Medium vs Hard: Head-to-Head

Metric Instruct (medium) Instruct (hard) Change
Final Reward 1.460 1.462 +0.1%
Payoff 1.000 1.000 Same
Quality 0.646 0.665 +2.9%
Diversity 0.645 0.725 +12.4%
Reputation 0.566 0.491 -13.3%
Training Time ~19 hours ~16 hours Faster

What This Means

Hard difficulty didn't hurt. The model matched medium on total reward (1.462 vs 1.460) and actually improved on diversity (0.725 vs 0.645) and quality (0.665 vs 0.646). This was unexpected — we anticipated the harder environment would create a meaningful performance gap.

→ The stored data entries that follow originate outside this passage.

### config.mk
export PLATFORM = sky130hd
export DESIGN_NAME = vram_arbiter
export DESIGN_NICKNAME = d
export VERILOG_FILES = /design/src/rtl/vram_arbiter.sv
export SDC_FILE = /design/constraint.sdc
export NUM_CORES = 1
export LEC_CHECK = 0
export ABC_AREA = 0
export CORE_ASPECT_RATIO = 0.9
export CORE_MARGIN = 1
export CORE_UTILIZATION = 30
export DETAILED_ROUTE_END_ITERATION = 7
export HOLD_SLACK_MARGIN = 0.05
export PLACE_DENSITY = 0.9
export RECOVER_POWER = 50
export SETUP_SLACK_MARGIN = 0.05
export SYNTH_ARGS = -nofsm -noshare
export SYNTH_HDL_FRONTEND = slang
export SYNTH_SLANG_ARGS = --single-unit
### constraint.sdc
create_clock -name clk -period 2.7 [get_ports clk]
set_input_delay 0.27 -clock clk [delete_from_list [all_inputs] [get_ports clk]]
set_output_delay 0.27 -clock clk [all_outputs]
set_load 0.01 [all_outputs]
### src/rtl/vram_arbiter.sv
// Three-channel VRAM arbiter: fixed priority ch0 > ch1 > ch2 with starvation
// escalation for ch1/ch2, byte writes, word reads returned one cycle after issue.
module vram_arbiter #(
    parameter int unsigned STARVE1 = 4,
    parameter int unsigned STARVE2 = 8
) (
    input  logic        clk,
    input  logic        rst,

    input  logic        ch0_req,
    input  logic [16:0] ch0_addr,
    input  logic        ch0_write,
    input  logic [7:0]  ch0_wrdata,
    output logic        ch0_ack,
    output logic        ch0_rdvalid,

    input  logic        ch1_req,
    input  logic [16:0] ch1_addr,
    input  logic        ch1_write,
    input  logic [7:0]  ch1_wrdata,
    output logic        ch1_ack,
    output logic        ch1_rdvalid,

    input  logic        ch2_req,
    input  logic [16:0] ch2_addr,
    input  logic        ch2_write,
    input  logic [7:0]  ch2_wrdata,
    output logic        ch2_ack,
    output logic        ch2_rdvalid,

    output logic [14:0] ram_addr,
    output logic [3:0]  ram_wrbytesel,
    output logic [31:0] ram_wrdata,
    output logic        ram_write,
    input  logic [31:0] ram_rddata
);

    localparam int unsigned CW1 = (STARVE1 < 1) ? 1 : $clog2(STARVE1 + 1);
    localparam int unsigned CW2 = (STARVE2 < 1) ? 1 : $clog2(STARVE2 + 1);
    localparam logic [CW1-1:0] LIM1 = CW1'(STARVE1);
    localparam logic [CW2-1:0] LIM2 = CW2'(STARVE2);

    logic [CW1-1:0] cnt1_q, cnt1_d;
    logic [CW2-1:0] cnt2_q, cnt2_d;
    logic [2:0]     gnt;
    logic [2:0]     rd_q, rd_d;
    logic [14:0]    last_addr_q;

    logic [16:0]    sel_addr;
    logic           sel_write;
    logic [7:0]     sel_wrdata;
    logic           any_gnt;
    logic           wr_issue;

    // Read data is returned by the RAM directly to the requesters.
    logic unused_rddata;
    assign unused_rddata = ^ram_rddata;

    // Starved channels preempt fixed priority; ch1 wins a joint starvation.
    always_comb begin
        gnt = 3'b000;
        if (!rst) begin
            if (ch1_req && cnt1_q == LIM1) begin
                gnt = 3'b010;
            end else if (ch2_req && cnt2_q == LIM2) begin
                gnt = 3'b100;
            end else if (ch0_req) begin
                gnt = 3'b001;
            end else if (ch1_req) begin
                gnt = 3'b010;
            end else if (ch2_req) begin
                gnt = 3'b100;
            end
        end
    end

    always_comb begin
        sel_addr   = 17'd0;
        sel_write  = 1'b0;
        sel_wrdata = 8'd0;
        if (gnt[0]) begin
            sel_addr   = ch0_addr;
            sel_write  = ch0_write;
            sel_wrdata = ch0_wrdata;
        end else if (gnt[1]) begin
            sel_addr   = ch1_addr;
            sel_write  = ch1_write;
            sel_wrdata = ch1_wrdata;
        end else if (gnt[2]) begin
            sel_addr   = ch2_addr;
            sel_write  = ch2_write;
            sel_wrdata = ch2_wrdata;
        end
    end

    assign any_gnt  = |gnt;
    assign wr_issue = any_gnt & sel_write;

    always_comb begin
        rd_d[0] = gnt[0] & ~ch0_write;
        rd_d[1] = gnt[1] & ~ch1_write;
        rd_d[2] = gnt[2] & ~ch2_write;
    end

    // A dropped request clears its counter just like a grant does.
    always_comb begin
        cnt1_d = cnt1_q;
        if (!ch1_req || gnt[1]) begin
            cnt1_d = '0;
        end else if (cnt1_q != LIM1) begin
            cnt1_d = cnt1_q + CW1'(1);
        end
        cnt2_d = cnt2_q;
        if (!ch2_req || gnt[2]) begin
            cnt2_d = '0;
        end else if (cnt2_q != LIM2) begin
            cnt2_d = cnt2_q + CW2'(1);
        end
    end

    always_ff @(posedge clk) begin
        if (rst) begin
            cnt1_q      <= '0;
            cnt2_q      <= '0;
            rd_q        <= 3'b000;
            last_addr_q <= 15'd0;
        end else begin
            cnt1_q <= cnt1_d;
            cnt2_q <= cnt2_d;
            rd_q   <= rd_d;
            if (any_gnt) begin
                last_addr_q <= sel_addr[16:2];
            end
        end
    end

    assign ch0_ack = gnt[0];
    assign ch1_ack = gnt[1];
    assign ch2_ack = gnt[2];

    // Gating with rst squashes a read return that lands in a reset cycle.
    assign ch0_rdvalid = rd_q[0] & ~rst;
    assign ch1_rdvalid = rd_q[1] & ~rst;
    assign ch2_rdvalid = rd_q[2] & ~rst;

    assign ram_addr      = rst ? 15'd0 : (any_gnt ? sel_addr[16:2] : last_addr_q);
    assign ram_write     = wr_issue;
    assign ram_wrbytesel = wr_issue ? (4'b0001 << sel_addr[1:0]) : 4'b0000;
    assign ram_wrdata    = wr_issue ? {4{sel_wrdata}} : 32'd0;

endmodule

Diversity is highest on hard. At 0.725, this is the best diversity score across all runs. The harder environment may force the model to use a wider range of actions to cope with deceptive bots, which the diversity metric rewards. On medium difficulty, the model could afford to specialize; on hard, specialization is riskier.

Reputation is the casualty. Reputation dropped to 0.491, the lowest across all runs. With more deceptive bots, it's harder to build trust — the model's proposals get rejected more often, and deceptive counterparties damage mutual reputation. This confirms reputation as the key metric to target in future runs.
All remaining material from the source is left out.